# Source material
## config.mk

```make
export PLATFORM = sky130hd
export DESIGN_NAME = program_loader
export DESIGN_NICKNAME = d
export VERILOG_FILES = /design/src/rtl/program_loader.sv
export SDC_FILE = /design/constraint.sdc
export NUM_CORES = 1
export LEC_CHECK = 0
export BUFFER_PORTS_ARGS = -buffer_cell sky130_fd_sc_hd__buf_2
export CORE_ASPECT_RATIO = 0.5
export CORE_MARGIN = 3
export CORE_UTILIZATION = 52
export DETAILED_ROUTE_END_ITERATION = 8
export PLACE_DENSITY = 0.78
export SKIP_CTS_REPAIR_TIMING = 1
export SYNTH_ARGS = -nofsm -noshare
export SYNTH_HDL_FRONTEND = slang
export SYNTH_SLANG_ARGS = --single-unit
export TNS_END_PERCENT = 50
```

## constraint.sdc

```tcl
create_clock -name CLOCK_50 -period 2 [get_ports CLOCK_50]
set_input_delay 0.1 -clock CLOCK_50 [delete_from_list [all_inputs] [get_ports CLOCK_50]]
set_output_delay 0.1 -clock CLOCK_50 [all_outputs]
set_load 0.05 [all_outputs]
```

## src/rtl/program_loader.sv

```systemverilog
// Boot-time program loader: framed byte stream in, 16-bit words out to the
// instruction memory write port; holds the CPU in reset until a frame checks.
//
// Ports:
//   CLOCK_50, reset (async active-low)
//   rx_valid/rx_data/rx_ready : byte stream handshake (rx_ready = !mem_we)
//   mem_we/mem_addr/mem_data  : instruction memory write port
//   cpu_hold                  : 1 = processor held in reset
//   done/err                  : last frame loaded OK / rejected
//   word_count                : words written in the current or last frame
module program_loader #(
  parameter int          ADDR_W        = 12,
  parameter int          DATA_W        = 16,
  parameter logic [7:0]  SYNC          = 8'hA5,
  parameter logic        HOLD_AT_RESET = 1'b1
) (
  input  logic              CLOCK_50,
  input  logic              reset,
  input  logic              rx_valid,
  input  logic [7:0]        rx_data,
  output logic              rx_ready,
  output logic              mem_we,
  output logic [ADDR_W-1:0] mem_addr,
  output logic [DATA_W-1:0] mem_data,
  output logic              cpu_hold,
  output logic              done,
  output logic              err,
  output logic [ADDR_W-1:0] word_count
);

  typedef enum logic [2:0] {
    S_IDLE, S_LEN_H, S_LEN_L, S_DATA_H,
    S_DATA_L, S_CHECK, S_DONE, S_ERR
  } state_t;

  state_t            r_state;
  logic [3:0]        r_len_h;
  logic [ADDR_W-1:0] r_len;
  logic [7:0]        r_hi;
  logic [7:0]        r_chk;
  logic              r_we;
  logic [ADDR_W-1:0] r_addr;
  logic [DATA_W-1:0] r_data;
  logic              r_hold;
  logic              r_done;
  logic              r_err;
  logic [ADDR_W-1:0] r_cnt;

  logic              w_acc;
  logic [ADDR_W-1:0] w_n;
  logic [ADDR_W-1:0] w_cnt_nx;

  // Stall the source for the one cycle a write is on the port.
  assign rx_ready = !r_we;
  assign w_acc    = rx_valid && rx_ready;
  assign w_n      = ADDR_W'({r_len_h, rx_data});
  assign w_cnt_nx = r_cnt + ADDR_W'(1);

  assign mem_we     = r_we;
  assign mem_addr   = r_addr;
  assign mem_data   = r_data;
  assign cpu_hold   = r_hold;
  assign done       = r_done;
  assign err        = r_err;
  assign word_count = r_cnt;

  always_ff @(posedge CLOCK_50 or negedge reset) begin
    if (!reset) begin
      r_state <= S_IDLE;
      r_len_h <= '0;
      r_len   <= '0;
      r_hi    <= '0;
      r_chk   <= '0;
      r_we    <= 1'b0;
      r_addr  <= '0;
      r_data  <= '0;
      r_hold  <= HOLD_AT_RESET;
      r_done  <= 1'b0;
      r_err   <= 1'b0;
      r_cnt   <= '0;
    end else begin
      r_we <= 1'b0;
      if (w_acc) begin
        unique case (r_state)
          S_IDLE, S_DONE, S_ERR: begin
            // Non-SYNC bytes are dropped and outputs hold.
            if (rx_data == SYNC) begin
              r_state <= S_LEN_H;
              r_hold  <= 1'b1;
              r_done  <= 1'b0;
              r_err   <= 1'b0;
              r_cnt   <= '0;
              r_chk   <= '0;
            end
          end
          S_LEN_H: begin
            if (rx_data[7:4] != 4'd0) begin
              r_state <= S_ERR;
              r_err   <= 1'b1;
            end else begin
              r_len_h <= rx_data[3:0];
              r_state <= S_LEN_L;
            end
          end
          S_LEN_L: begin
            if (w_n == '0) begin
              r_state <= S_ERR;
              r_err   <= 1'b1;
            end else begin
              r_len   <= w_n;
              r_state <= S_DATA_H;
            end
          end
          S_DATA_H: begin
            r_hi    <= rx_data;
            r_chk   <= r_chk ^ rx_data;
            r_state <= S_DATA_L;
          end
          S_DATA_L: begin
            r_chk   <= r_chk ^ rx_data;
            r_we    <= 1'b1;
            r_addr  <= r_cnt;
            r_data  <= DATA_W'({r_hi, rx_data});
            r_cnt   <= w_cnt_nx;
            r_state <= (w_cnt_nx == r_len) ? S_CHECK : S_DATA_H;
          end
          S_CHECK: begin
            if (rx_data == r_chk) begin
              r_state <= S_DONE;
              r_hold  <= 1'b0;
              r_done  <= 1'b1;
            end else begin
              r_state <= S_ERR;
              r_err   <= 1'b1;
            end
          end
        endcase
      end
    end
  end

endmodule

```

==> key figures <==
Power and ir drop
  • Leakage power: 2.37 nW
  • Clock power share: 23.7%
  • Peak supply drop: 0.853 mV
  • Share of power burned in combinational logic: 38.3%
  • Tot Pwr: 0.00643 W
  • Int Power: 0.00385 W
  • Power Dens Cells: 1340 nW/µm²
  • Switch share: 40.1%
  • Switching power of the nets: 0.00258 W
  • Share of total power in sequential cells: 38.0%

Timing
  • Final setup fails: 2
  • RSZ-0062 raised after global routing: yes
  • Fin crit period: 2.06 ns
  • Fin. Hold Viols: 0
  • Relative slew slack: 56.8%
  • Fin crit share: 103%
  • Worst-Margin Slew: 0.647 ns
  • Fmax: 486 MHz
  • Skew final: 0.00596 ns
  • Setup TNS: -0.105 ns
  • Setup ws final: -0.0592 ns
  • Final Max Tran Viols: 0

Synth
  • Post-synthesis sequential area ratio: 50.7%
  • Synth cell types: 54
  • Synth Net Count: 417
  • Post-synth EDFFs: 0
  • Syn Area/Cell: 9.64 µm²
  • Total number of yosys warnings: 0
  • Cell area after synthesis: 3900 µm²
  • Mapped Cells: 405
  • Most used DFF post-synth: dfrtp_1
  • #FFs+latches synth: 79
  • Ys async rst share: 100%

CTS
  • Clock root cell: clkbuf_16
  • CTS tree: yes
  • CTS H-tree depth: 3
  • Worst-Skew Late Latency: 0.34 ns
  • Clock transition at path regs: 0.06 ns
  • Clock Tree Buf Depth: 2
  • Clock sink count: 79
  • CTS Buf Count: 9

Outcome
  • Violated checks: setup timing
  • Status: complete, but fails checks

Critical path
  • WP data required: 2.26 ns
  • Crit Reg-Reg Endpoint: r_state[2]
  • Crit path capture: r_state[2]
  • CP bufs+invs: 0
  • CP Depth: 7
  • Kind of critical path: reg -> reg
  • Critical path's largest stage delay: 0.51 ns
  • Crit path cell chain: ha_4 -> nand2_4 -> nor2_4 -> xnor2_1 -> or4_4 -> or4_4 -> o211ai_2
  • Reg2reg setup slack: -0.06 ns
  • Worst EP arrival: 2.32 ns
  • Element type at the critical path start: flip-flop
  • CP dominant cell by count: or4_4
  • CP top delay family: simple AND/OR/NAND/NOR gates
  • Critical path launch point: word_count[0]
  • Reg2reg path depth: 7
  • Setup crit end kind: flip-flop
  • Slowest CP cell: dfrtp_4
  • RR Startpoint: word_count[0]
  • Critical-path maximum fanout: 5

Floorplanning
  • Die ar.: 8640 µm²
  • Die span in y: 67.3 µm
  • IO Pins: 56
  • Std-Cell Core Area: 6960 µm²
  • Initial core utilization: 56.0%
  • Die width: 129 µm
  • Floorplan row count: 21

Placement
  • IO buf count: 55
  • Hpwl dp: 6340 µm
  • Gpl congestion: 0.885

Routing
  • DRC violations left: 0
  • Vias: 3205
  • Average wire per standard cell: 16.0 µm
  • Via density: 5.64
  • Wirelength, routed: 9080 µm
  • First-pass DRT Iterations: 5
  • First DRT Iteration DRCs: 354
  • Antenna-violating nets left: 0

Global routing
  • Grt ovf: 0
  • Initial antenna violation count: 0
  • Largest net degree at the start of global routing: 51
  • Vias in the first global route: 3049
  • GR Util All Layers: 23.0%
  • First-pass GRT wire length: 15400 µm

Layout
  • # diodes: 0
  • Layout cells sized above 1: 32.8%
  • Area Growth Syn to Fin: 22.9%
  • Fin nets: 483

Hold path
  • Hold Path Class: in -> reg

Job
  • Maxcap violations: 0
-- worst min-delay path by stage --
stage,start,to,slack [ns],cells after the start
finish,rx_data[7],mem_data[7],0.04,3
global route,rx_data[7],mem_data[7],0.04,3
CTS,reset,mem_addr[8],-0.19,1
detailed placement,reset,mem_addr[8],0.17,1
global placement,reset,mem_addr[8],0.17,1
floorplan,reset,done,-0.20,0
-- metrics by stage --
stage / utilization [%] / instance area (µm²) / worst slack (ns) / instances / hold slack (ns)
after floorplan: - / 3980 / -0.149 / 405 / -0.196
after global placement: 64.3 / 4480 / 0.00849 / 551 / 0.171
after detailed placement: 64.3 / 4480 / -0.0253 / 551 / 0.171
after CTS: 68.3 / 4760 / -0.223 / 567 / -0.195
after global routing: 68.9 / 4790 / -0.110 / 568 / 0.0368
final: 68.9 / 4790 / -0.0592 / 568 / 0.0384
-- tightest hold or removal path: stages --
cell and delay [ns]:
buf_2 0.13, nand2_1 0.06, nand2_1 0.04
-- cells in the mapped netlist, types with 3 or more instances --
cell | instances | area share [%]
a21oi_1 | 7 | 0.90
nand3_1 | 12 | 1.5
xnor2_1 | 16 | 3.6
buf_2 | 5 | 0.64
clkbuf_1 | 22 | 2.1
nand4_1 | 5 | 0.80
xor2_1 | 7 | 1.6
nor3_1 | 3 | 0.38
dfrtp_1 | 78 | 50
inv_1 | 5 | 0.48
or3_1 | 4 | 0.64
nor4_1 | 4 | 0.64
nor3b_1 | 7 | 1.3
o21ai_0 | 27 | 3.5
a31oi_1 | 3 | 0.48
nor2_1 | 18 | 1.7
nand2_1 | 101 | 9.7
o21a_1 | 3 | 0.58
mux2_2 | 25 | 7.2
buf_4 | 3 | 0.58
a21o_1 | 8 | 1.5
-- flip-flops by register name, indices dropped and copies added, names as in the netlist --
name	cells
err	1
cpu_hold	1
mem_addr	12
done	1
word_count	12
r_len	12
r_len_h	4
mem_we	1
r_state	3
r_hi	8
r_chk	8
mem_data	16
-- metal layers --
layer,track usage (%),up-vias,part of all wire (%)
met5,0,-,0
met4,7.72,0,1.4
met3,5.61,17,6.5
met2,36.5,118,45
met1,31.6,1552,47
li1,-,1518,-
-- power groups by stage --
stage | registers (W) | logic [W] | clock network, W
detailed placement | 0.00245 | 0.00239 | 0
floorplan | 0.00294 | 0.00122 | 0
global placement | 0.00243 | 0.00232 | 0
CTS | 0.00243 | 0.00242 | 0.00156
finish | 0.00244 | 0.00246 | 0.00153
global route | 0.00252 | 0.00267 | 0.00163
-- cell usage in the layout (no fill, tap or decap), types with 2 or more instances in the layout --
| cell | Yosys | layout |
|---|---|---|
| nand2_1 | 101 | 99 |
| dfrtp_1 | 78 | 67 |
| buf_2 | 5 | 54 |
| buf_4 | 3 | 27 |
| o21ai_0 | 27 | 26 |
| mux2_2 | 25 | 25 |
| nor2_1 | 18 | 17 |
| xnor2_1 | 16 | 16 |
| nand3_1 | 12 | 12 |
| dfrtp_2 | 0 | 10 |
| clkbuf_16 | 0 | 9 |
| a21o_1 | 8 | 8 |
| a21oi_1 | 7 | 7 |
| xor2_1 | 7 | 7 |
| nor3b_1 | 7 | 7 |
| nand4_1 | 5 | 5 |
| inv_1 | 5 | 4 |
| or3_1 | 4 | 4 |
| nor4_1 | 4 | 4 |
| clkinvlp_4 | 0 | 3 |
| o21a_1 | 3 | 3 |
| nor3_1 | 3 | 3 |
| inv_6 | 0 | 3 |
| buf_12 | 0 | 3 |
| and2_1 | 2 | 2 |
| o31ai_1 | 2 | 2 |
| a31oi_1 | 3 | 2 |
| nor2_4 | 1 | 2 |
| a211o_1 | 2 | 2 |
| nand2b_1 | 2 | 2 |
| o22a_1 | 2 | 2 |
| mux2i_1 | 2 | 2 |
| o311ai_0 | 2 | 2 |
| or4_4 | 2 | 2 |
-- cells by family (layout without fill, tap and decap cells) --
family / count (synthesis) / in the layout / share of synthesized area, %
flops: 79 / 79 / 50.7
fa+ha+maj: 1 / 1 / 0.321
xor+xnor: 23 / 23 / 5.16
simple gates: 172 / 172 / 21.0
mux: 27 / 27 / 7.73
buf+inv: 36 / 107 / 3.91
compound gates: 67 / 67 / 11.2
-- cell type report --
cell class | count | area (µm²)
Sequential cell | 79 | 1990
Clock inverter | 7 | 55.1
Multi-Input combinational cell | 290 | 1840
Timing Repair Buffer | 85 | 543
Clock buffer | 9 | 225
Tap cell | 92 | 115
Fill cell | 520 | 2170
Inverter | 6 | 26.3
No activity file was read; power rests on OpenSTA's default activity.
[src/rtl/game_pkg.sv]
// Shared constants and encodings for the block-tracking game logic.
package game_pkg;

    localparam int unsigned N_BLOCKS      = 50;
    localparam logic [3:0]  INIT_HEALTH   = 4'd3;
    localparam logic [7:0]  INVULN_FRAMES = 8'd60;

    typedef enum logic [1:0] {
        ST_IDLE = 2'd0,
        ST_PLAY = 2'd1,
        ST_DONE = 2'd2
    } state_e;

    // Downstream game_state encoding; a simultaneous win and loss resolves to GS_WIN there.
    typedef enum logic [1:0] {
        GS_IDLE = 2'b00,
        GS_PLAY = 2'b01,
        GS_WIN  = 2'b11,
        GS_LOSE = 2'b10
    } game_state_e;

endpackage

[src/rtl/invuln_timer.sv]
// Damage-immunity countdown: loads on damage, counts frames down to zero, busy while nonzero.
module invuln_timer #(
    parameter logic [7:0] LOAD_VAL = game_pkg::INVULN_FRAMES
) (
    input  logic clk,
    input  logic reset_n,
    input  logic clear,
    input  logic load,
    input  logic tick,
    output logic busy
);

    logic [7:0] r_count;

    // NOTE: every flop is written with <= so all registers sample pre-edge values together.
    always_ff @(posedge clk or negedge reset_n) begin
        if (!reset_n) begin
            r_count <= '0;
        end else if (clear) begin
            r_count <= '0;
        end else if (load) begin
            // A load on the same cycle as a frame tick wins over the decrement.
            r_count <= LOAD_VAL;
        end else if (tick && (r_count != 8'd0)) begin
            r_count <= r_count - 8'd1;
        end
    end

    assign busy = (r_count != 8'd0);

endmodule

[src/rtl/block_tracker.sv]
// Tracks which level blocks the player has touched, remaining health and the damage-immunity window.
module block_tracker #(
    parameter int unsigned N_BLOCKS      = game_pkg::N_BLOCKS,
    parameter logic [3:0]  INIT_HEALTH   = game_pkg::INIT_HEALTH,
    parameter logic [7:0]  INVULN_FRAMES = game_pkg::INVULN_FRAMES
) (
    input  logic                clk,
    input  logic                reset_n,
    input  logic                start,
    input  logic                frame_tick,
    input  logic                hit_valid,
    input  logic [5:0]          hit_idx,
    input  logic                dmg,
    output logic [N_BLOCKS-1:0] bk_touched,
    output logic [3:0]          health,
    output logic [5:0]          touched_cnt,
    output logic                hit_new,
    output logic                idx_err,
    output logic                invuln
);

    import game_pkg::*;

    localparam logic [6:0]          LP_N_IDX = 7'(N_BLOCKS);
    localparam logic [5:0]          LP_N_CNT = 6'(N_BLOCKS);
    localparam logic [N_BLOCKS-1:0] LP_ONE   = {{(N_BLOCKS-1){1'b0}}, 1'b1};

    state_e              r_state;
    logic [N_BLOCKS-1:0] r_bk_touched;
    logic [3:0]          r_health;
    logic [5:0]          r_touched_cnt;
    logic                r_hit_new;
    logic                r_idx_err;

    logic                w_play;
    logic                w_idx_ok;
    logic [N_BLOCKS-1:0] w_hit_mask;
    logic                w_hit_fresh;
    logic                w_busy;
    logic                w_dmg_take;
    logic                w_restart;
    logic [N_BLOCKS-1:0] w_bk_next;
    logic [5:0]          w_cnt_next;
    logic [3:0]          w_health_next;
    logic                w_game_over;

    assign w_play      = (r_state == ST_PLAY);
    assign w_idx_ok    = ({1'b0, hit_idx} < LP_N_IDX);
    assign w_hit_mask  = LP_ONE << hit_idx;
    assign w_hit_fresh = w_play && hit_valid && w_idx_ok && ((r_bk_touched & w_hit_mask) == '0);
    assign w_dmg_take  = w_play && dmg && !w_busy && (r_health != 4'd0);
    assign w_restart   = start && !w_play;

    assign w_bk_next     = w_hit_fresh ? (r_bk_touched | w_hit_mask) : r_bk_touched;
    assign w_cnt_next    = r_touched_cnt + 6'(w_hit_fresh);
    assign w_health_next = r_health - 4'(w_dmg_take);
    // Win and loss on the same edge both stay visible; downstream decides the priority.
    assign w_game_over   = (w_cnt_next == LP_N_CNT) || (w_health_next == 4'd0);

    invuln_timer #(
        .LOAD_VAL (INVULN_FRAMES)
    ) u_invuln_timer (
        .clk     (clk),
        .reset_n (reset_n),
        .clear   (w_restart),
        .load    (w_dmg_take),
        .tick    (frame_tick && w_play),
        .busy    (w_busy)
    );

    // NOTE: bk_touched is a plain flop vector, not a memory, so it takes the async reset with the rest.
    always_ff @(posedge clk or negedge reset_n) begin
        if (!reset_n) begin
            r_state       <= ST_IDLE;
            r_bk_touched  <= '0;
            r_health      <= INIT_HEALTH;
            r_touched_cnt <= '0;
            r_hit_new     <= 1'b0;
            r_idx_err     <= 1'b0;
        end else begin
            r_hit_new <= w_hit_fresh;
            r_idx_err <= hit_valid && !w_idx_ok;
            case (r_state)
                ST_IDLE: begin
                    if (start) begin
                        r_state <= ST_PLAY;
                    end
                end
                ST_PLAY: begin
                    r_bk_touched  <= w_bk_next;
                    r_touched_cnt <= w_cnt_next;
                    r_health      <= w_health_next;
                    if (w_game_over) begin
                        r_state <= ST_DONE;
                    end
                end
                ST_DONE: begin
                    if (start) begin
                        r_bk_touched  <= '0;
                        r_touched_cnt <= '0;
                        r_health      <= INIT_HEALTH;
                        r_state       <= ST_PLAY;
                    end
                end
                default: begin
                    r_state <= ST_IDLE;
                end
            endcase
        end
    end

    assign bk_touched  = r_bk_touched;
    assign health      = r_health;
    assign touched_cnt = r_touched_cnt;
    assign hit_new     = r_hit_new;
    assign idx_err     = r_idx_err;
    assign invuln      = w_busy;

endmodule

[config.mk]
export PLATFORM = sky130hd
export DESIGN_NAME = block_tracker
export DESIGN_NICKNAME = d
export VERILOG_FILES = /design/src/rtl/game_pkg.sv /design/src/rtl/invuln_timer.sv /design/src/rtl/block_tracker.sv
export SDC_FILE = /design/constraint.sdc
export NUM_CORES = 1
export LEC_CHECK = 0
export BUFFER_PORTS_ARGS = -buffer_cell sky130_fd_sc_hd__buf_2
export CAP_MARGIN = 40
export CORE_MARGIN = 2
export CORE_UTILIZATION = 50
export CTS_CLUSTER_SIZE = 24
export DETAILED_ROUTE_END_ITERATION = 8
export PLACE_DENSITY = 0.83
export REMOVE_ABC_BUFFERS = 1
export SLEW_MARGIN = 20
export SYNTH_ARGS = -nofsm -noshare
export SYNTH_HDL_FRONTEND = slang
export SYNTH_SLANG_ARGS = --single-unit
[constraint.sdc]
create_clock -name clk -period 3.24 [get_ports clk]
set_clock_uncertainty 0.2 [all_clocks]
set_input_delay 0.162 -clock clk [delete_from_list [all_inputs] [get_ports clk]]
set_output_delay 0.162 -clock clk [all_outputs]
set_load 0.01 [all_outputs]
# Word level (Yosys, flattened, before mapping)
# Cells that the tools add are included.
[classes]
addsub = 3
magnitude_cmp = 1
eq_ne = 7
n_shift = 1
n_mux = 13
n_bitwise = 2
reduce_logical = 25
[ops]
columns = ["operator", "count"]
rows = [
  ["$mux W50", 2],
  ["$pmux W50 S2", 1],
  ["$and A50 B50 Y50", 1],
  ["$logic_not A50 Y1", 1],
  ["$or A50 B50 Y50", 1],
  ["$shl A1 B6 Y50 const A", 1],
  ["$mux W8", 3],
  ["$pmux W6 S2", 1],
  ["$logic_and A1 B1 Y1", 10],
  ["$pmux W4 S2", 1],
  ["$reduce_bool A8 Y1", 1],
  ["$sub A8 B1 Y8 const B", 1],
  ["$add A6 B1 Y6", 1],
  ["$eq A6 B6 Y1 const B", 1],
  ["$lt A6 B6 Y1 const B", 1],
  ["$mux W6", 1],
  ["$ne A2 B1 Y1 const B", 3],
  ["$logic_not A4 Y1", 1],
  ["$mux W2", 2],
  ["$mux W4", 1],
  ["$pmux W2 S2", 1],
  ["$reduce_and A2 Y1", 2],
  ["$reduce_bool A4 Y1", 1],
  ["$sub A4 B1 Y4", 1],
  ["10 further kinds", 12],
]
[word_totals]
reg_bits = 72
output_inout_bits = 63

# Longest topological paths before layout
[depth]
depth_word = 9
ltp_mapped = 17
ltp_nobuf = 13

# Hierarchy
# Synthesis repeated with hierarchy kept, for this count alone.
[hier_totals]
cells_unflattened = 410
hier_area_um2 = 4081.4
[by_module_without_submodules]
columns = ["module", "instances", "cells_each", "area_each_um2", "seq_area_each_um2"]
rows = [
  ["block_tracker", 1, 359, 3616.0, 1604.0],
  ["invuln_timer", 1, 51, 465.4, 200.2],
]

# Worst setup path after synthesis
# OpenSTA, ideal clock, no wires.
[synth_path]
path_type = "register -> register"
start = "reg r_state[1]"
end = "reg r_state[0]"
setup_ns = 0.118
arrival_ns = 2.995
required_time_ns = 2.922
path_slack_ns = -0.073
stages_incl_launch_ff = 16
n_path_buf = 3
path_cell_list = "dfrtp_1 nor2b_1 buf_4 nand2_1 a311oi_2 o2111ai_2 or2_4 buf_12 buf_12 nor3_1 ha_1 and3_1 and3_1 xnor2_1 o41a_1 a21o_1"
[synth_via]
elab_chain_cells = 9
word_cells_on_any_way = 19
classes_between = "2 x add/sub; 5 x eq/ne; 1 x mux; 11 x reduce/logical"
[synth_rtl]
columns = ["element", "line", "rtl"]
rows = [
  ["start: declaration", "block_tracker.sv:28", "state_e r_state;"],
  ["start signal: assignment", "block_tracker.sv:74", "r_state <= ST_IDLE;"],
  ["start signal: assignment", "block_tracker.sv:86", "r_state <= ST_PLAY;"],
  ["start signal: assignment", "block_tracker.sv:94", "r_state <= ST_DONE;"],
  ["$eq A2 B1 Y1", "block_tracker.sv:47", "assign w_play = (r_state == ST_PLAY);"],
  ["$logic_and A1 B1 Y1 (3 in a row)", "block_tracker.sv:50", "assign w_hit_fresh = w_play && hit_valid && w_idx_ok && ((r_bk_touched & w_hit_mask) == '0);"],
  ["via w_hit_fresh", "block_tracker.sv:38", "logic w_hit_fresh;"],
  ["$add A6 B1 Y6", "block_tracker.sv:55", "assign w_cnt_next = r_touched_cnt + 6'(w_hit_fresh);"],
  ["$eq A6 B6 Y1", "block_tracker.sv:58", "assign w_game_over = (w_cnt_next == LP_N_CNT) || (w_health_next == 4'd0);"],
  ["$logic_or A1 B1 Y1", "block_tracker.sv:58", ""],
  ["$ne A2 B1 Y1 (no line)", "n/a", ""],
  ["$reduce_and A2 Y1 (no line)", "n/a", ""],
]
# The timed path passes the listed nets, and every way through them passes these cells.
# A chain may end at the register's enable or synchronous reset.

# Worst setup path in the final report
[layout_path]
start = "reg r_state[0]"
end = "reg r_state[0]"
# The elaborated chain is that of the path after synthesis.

# How to complete this task
Nothing but the lines from the one containing "setup_ns = 0.118" to the end of the entries belongs in the answer, and each must match exactly.

# Answer space
setup_ns = 0.118
arrival_ns = 2.995
required_time_ns = 2.922
path_slack_ns = -0.073
stages_incl_launch_ff = 16
n_path_buf = 3
path_cell_list = "dfrtp_1 nor2b_1 buf_4 nand2_1 a311oi_2 o2111ai_2 or2_4 buf_12 buf_12 nor3_1 ha_1 and3_1 and3_1 xnor2_1 o41a_1 a21o_1"
[synth_via]
elab_chain_cells = 9
word_cells_on_any_way = 19
classes_between = "2 x add/sub; 5 x eq/ne; 1 x mux; 11 x reduce/logical"
[synth_rtl]
columns = ["element", "line", "rtl"]
rows = [
  ["start: declaration", "block_tracker.sv:28", "state_e r_state;"],
  ["start signal: assignment", "block_tracker.sv:74", "r_state <= ST_IDLE;"],
  ["start signal: assignment", "block_tracker.sv:86", "r_state <= ST_PLAY;"],
  ["start signal: assignment", "block_tracker.sv:94", "r_state <= ST_DONE;"],
  ["$eq A2 B1 Y1", "block_tracker.sv:47", "assign w_play = (r_state == ST_PLAY);"],
  ["$logic_and A1 B1 Y1 (3 in a row)", "block_tracker.sv:50", "assign w_hit_fresh = w_play && hit_valid && w_idx_ok && ((r_bk_touched & w_hit_mask) == '0);"],
  ["via w_hit_fresh", "block_tracker.sv:38", "logic w_hit_fresh;"],
  ["$add A6 B1 Y6", "block_tracker.sv:55", "assign w_cnt_next = r_touched_cnt + 6'(w_hit_fresh);"],
  ["$eq A6 B6 Y1", "block_tracker.sv:58", "assign w_game_over = (w_cnt_next == LP_N_CNT) || (w_health_next == 4'd0);"],
  ["$logic_or A1 B1 Y1", "block_tracker.sv:58", ""],
  ["$ne A2 B1 Y1 (no line)", "n/a", ""],
  ["$reduce_and A2 Y1 (no line)", "n/a", ""],
]
# The timed path passes the listed nets, and every way through them passes these cells.
# A chain may end at the register's enable or synchronous reset.

# Worst setup path in the final report
[layout_path]
start = "reg r_state[0]"
end = "reg r_state[0]"
# The elaborated chain is that of the path after synthesis.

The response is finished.